Highlights & Insights

  • Elegant extension of BPE to continuous geometry: The two central challenges — "how to count frequencies over continuous data" and "how to maintain global consistency after quantization" — are addressed by canonical hashing (discretizing keys) and differentiable IK (correcting glue angles), respectively; the combination of these two mechanisms is particularly elegant.
  • Medoids as prototypes guarantee physical plausibility: Unlike the abstract vectors learned by VQ-VAE, medoids are genuinely observed structural fragments, giving each token an unambiguous physical meaning that supports expert-level interpretation.
  • Dual value of the hierarchical vocabulary: It simultaneously provides multi-resolution control over the compression–reconstruction trade-off (as a tokenizer) and serves as an inductive bias via a recursive computation tree that improves downstream representation quality — an unexpected but significant benefit.

Limitations & Future Work

  • Computational cost: Iterative k-medoids clustering and global IK optimization are computationally intensive; although mitigated by capping the number of sampled occurrences (\(M_{\max}=5000\)), overhead remains a barrier to large-scale application.
  • Backbone-only modeling: The current method covers only N-CA-C backbone atoms and does not model side-chain conformations, limiting its applicability to side-chain-dependent functional tasks.
  • Limited language model generation quality: The Transformer used for generation contains only 7.3M parameters, leaving substantial room for improvement in generation quality.
  • Comparison with end-to-end training is not entirely fair: GeoBPE-Transfer relies on ESM3's pretrained features, and a portion of the downstream performance gains is attributable to ESM3's powerful representations.
  • vs. ESM3 VQ-VAE: ESM3 trains a VQ-VAE on 236M structures to achieve low reconstruction error; GeoBPE attains comparable performance using less than 0.02% of that data, at the cost of slightly higher RMSD, but with far superior generalization and interpretability.
  • vs. FoldSeek 3Di: 3Di employs 20 fixed discrete codes for efficient search, whereas GeoBPE's vocabulary can be dynamically expanded and supports multi-resolution analysis.
  • vs.
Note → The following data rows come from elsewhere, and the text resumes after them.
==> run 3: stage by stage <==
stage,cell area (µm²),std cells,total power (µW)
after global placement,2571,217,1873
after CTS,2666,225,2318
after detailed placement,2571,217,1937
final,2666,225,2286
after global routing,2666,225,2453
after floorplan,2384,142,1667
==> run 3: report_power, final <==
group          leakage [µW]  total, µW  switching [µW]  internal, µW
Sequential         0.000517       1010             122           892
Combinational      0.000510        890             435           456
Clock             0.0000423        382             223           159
### src/rtl/reset_sequencer.sv
// reset_sequencer
//
// Produces the block-level reset consumed by counters and datapath modules.
// The raw board reset asserts the output immediately (asynchronously); its
// release is synchronised, stretched to HOLD_CYCLES and then released on a
// rising clock edge. In normal operation the block also services a software
// reset request (fixed SW_HOLD_CYCLES pulse) and an external hold request
// (output stays low while held, then HOLD_CYCLES more).
//
// Ports
//   clock         system clock, rising edge
//   resetN        raw reset, asynchronous, active-low
//   sw_reset_req  software reset request, sampled every rising edge (RUN only)
//   ext_hold      hold downstream in reset while high (RUN and HOLD only)
//   rst_out_n     downstream reset, active-low, flop output
//   rst_done      high while downstream is out of reset and stable, flop output
//   rst_cause     cause of last reset: 01 POR, 10 SW, 11 EXT
//   sw_rst_count  software resets since last resetN, saturating
module reset_sequencer #(
  parameter int unsigned SYNC_STAGES    = 2,
  parameter int unsigned HOLD_CYCLES    = 16,
  parameter int unsigned SW_HOLD_CYCLES = 8,
  parameter int unsigned CNT_W          = 16
) (
  input  logic             clock,
  input  logic             resetN,
  input  logic             sw_reset_req,
  input  logic             ext_hold,
  output logic             rst_out_n,
  output logic             rst_done,
  output logic [1:0]       rst_cause,
  output logic [CNT_W-1:0] sw_rst_count
);

  localparam logic [1:0] CausePor = 2'b01;
  localparam logic [1:0] CauseSw  = 2'b10;
  localparam logic [1:0] CauseExt = 2'b11;

  // Reload values: the counter runs from N-1 down to 0, and the release
  // happens on the edge that samples 0, giving N low edges from the load.
  localparam logic [7:0] HoldLoad = 8'(HOLD_CYCLES - 1);
  localparam logic [7:0] SwLoad   = 8'(SW_HOLD_CYCLES - 1);

  typedef enum logic [2:0] {
    StAssert  = 3'd0,
    StHold    = 3'd1,
    StRelease = 3'd2,
    StRun     = 3'd3,
    StSwRst   = 3'd4
  } state_e;

  // ---------------------------------------------------------------------------
  // Release synchroniser: asserts with resetN, shifts in ones after release.
  // ---------------------------------------------------------------------------
  logic [SYNC_STAGES-1:0] sync_q;
  logic                   sync_ok;

  always_ff @(posedge clock or negedge resetN) begin
    if (!resetN) begin
      sync_q <= '0;
    end else begin
      sync_q <= {sync_q[SYNC_STAGES-2:0], 1'b1};
    end
  end

  assign sync_ok = sync_q[SYNC_STAGES-1];

  // ---------------------------------------------------------------------------
  // Sequencer FSM with registered outputs
  // ---------------------------------------------------------------------------
  state_e           state_q;
  logic [7:0]       cnt_q;
  logic             rst_out_q;
  logic             done_q;
  logic [1:0]       cause_q;
  logic [CNT_W-1:0] swcnt_q;

  always_ff @(posedge clock or negedge resetN) begin
    if (!resetN) begin
      state_q   <= StAssert;
      cnt_q     <= '0;
      rst_out_q <= 1'b0;
      done_q    <= 1'b0;
      cause_q   <= CausePor;
      swcnt_q   <= '0;
    end else begin
      unique case (state_q)
        StAssert: begin
          if (sync_ok) begin
            state_q <= StHold;
            cnt_q   <= HoldLoad;
          end
        end

        StHold: begin
          if (ext_hold) begin
            cnt_q <= HoldLoad;
          end else if (cnt_q == 8'd0) begin
            state_q   <= StRelease;
            rst_out_q <= 1'b1;
          end else begin
            cnt_q <= cnt_q - 8'd1;
          end
        end

        StRelease: begin
          state_q <= StRun;
          done_q  <= 1'b1;
        end

        StRun: begin
          // External hold wins over a simultaneous software request.
          if (ext_hold) begin
            state_q   <= StHold;
            rst_out_q <= 1'b0;
            done_q    <= 1'b0;
            cause_q   <= CauseExt;
            cnt_q     <= HoldLoad;
          end else if (sw_reset_req) begin
            state_q   <= StSwRst;
            rst_out_q <= 1'b0;
            done_q    <= 1'b0;
            cause_q   <= CauseSw;
            cnt_q     <= SwLoad;
            if (swcnt_q != '1) begin
              swcnt_q <= swcnt_q + CNT_W'(1);
            end
          end
        end

        StSwRst: begin
          // ext_hold deliberately not honoured here.
          if (cnt_q == 8'd0) begin
            state_q   <= StRelease;
            rst_out_q <= 1'b1;
          end else begin
            cnt_q <= cnt_q - 8'd1;
          end
        end

        default: begin
          state_q   <= StAssert;
          rst_out_q <= 1'b0;
          done_q    <= 1'b0;
          cnt_q     <= '0;
        end
      endcase
    end
  end

  assign rst_out_n    = rst_out_q;
  assign rst_done     = done_q;
  assign rst_cause    = cause_q;
  assign sw_rst_count = swcnt_q;

endmodule
$ cat src/rtl/rob_multi_commit.sv
// In-order retirement buffer: one alloc per cycle, CDB_PORTS write-backs, up to COMMIT_W
// retirements, store handshake with the D-cache and mispredict flush. Optional bypass: ROB_BYPASS_EN.
module rob_multi_commit #(
  parameter int DEPTH     = 8,
  parameter int TAG_W     = 4,
  parameter int CDB_PORTS = 3,
  parameter int COMMIT_W  = 2
) (
  input  logic                                 clk,
  input  logic                                 rst,
  input  logic                                 alloc_valid,
  input  logic [1:0]                           alloc_type,
  input  logic [4:0]                           alloc_dest,
  output logic                                 alloc_ready,
  output logic [TAG_W-1:0]                     alloc_tag,
  input  logic [CDB_PORTS-1:0]                 wb_valid,
  input  logic [CDB_PORTS-1:0][TAG_W-1:0]      wb_tag,
  input  logic [CDB_PORTS-1:0][31:0]           wb_val,
  input  logic [CDB_PORTS-1:0][31:0]           wb_addr,
  input  logic [CDB_PORTS-1:0]                 wb_mispred,
  output logic [COMMIT_W-1:0]                  cm_valid,
  output logic [COMMIT_W-1:0][4:0]             cm_rd,
  output logic [COMMIT_W-1:0][31:0]            cm_val,
  output logic [COMMIT_W-1:0][TAG_W-1:0]       cm_tag,
  output logic                                 mem_write,
  output logic [31:0]                          mem_address,
  output logic [31:0]                          mem_wdata,
  input  logic                                 mem_resp,
  output logic                                 flush,
  output logic [31:0]                          flush_pc,
  output logic [TAG_W:0]                       count
`ifdef ROB_BYPASS_EN
  ,
  input  logic [1:0][TAG_W-1:0]                rd_tag,
  output logic [1:0]                           rd_ready,
  output logic [1:0][31:0]                     rd_val
`endif
);
  localparam logic [1:0]     T_REG   = 2'd0;
  localparam logic [1:0]     T_ST    = 2'd1;
  localparam logic [1:0]     T_BR    = 2'd2;
  localparam logic [TAG_W:0] DEPTH_C = (TAG_W+1)'(DEPTH);

  typedef struct packed {
    logic        busy;
    logic        ready;
    logic        mispred;
    logic [1:0]  typ;
    logic [4:0]  dest;
    logic [31:0] val;
    logic [31:0] addr;
  } ent_t;

  typedef enum logic {S_IDLE, S_WRITE} st_state_t;

  // Tags are 1-based pointers that wrap DEPTH -> 1.
  function automatic logic [TAG_W-1:0] wrap_add(input logic [TAG_W-1:0] p, input logic [TAG_W:0] k);
    logic [TAG_W+1:0] s;
    s = {2'b00, p} + {1'b0, k};
    if (s > (TAG_W+2)'(DEPTH)) s = s - (TAG_W+2)'(DEPTH);
    return s[TAG_W-1:0];
  endfunction

  ent_t                             ent [1:DEPTH];
  logic [TAG_W-1:0]                 head, tail;
  st_state_t                        st_state;
  logic [COMMIT_W-1:0][TAG_W-1:0]   slot_tag;
  logic [COMMIT_W-1:0]              occ, retire;
  logic [TAG_W:0]                   n_ret;
  logic                             go, alloc_fire;

  for (genvar k = 0; k < COMMIT_W; k++) begin : g_slot
    assign slot_tag[k] = wrap_add(head, (TAG_W+1)'(k));
    assign occ[k]      = count > (TAG_W+1)'(k);
  end

  assign alloc_ready = count < DEPTH_C;
  assign alloc_tag   = alloc_ready ? tail : '0;
  assign alloc_fire  = alloc_valid && alloc_ready && !flush;

  // Commit window: a prefix of ready slots; stores only retire from slot 0 via the FSM.
  always_comb begin
    cm_valid = '0;
    cm_rd    = '0;
    cm_val   = '0;
    cm_tag   = '0;
    retire   = '0;
    flush    = 1'b0;
    flush_pc = '0;
    n_ret    = '0;
    go       = 1'b1;
    for (int k = 0; k < COMMIT_W; k++) begin
      if (go && occ[k] && ent[slot_tag[k]].ready) begin
        case (ent[slot_tag[k]].typ)
          T_REG: begin
            retire[k]   = 1'b1;
            cm_valid[k] = 1'b1;
            cm_rd[k]    = ent[slot_tag[k]].dest;
            cm_val[k]   = ent[slot_tag[k]].val;
            cm_tag[k]   = slot_tag[k];
          end
          T_ST: begin
            go        = 1'b0;
            retire[k] = (k == 0) && (st_state == S_WRITE) && mem_resp;
          end
          T_BR: begin
            retire[k] = 1'b1;
            if (ent[slot_tag[k]].mispred) begin
              flush    = 1'b1;
              flush_pc = ent[slot_tag[k]].addr;
              go       = 1'b0;
            end
          end
          default: retire[k] = 1'b1;
        endcase
      end else begin
        go = 1'b0;
      end
      if (retire[k]) n_ret = n_ret + (TAG_W+1)'(1);
    end
  end

  always_ff @(posedge clk) begin
    if (rst || flush) begin
      head  <= TAG_W'(1);
      tail  <= TAG_W'(1);
      count <= '0;
      for (int i = 1; i <= DEPTH; i++) ent[i] <= '0;
    end else begin
      for (int c = 0; c < CDB_PORTS; c++) begin
        if (wb_valid[c] && wb_tag[c] != '0 && {1'b0, wb_tag[c]} <= DEPTH_C && ent[wb_tag[c]].busy) begin
          ent[wb_tag[c]].val     <= wb_val[c];
          ent[wb_tag[c]].addr    <= wb_addr[c];
          ent[wb_tag[c]].mispred <= wb_mispred[c];
          ent[wb_tag[c]].ready   <= 1'b1;
        end
      end
      for (int k = 0; k < COMMIT_W; k++)
        if (retire[k]) ent[slot_tag[k]] <= '0;
      if (alloc_fire) begin
        ent[tail] <= '{busy: 1'b1, ready: 1'b0, mispred: 1'b0, typ: alloc_type,
                       dest: alloc_dest, val: 32'h0, addr: 32'h0};
        tail <= wrap_add(tail, (TAG_W+1)'(1));
      end
      head  <= wrap_add(head, n_ret);
      count <= count + (TAG_W+1)'(alloc_fire) - n_ret;
    end
  end

  // Store port: launch from a ready head store, hold until the cache answers.
  always_ff @(posedge clk) begin
    if (rst) begin
      st_state    <= S_IDLE;
      mem_write   <= 1'b0;
      mem_address <= '0;
      mem_wdata   <= '0;
    end else begin
      case (st_state)
        S_IDLE: if (occ[0] && ent[head].ready && ent[head].typ == T_ST) begin
          st_state    <= S_WRITE;
          mem_write   <= 1'b1;
          mem_address <= {ent[head].addr[31:2], 2'b00};
          mem_wdata   <= ent[head].val;
        end
        S_WRITE: if (mem_resp) begin
          st_state  <= S_IDLE;
          mem_write <= 1'b0;
        end
        default: st_state <= S_IDLE;
      endcase
    end
  end

`ifdef ROB_BYPASS_EN
  always_comb begin
    rd_ready = '0;
    rd_val   = '0;
    for (int p = 0; p < 2; p++) begin
      if (rd_tag[p] != '0 && {1'b0, rd_tag[p]} <= DEPTH_C) begin
        rd_ready[p] = ent[rd_tag[p]].ready;
        rd_val[p]   = ent[rd_tag[p]].val;
        for (int c = 0; c < CDB_PORTS; c++) begin
          if (wb_valid[c] && wb_tag[c] == rd_tag[p]) begin
            rd_ready[p] = 1'b1;
            rd_val[p]   = wb_val[c];
          end
        end
      end
    end
  end
`endif
endmodule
ProToken: ProToken and GeoBPE are complementary on the Pareto frontier, but GeoBPE's interpretability (CATH alignment) and data efficiency are its distinctive advantages.

Rating

  • Novelty: ⭐⭐⭐⭐⭐ First work to extend BPE principles to continuous protein geometry, with original contributions in both theory and algorithm design.
  • Experimental Thoroughness: ⭐⭐⭐⭐⭐ Ten research questions covering compression, reconstruction, generalization, efficiency, downstream performance, and interpretability, evaluated on 24 test sets with highly comprehensive analysis.
  • Writing Quality: ⭐⭐⭐⭐ Mathematical notation is rigorous and algorithmic descriptions are clear, though the notation system is complex with a steep learning curve.
  • Value: ⭐⭐⭐⭐⭐ Opens an entirely new paradigm for protein structure representation learning; the hierarchical vocabulary concept offers broader inspiration for other continuous structural data domains (molecules, materials).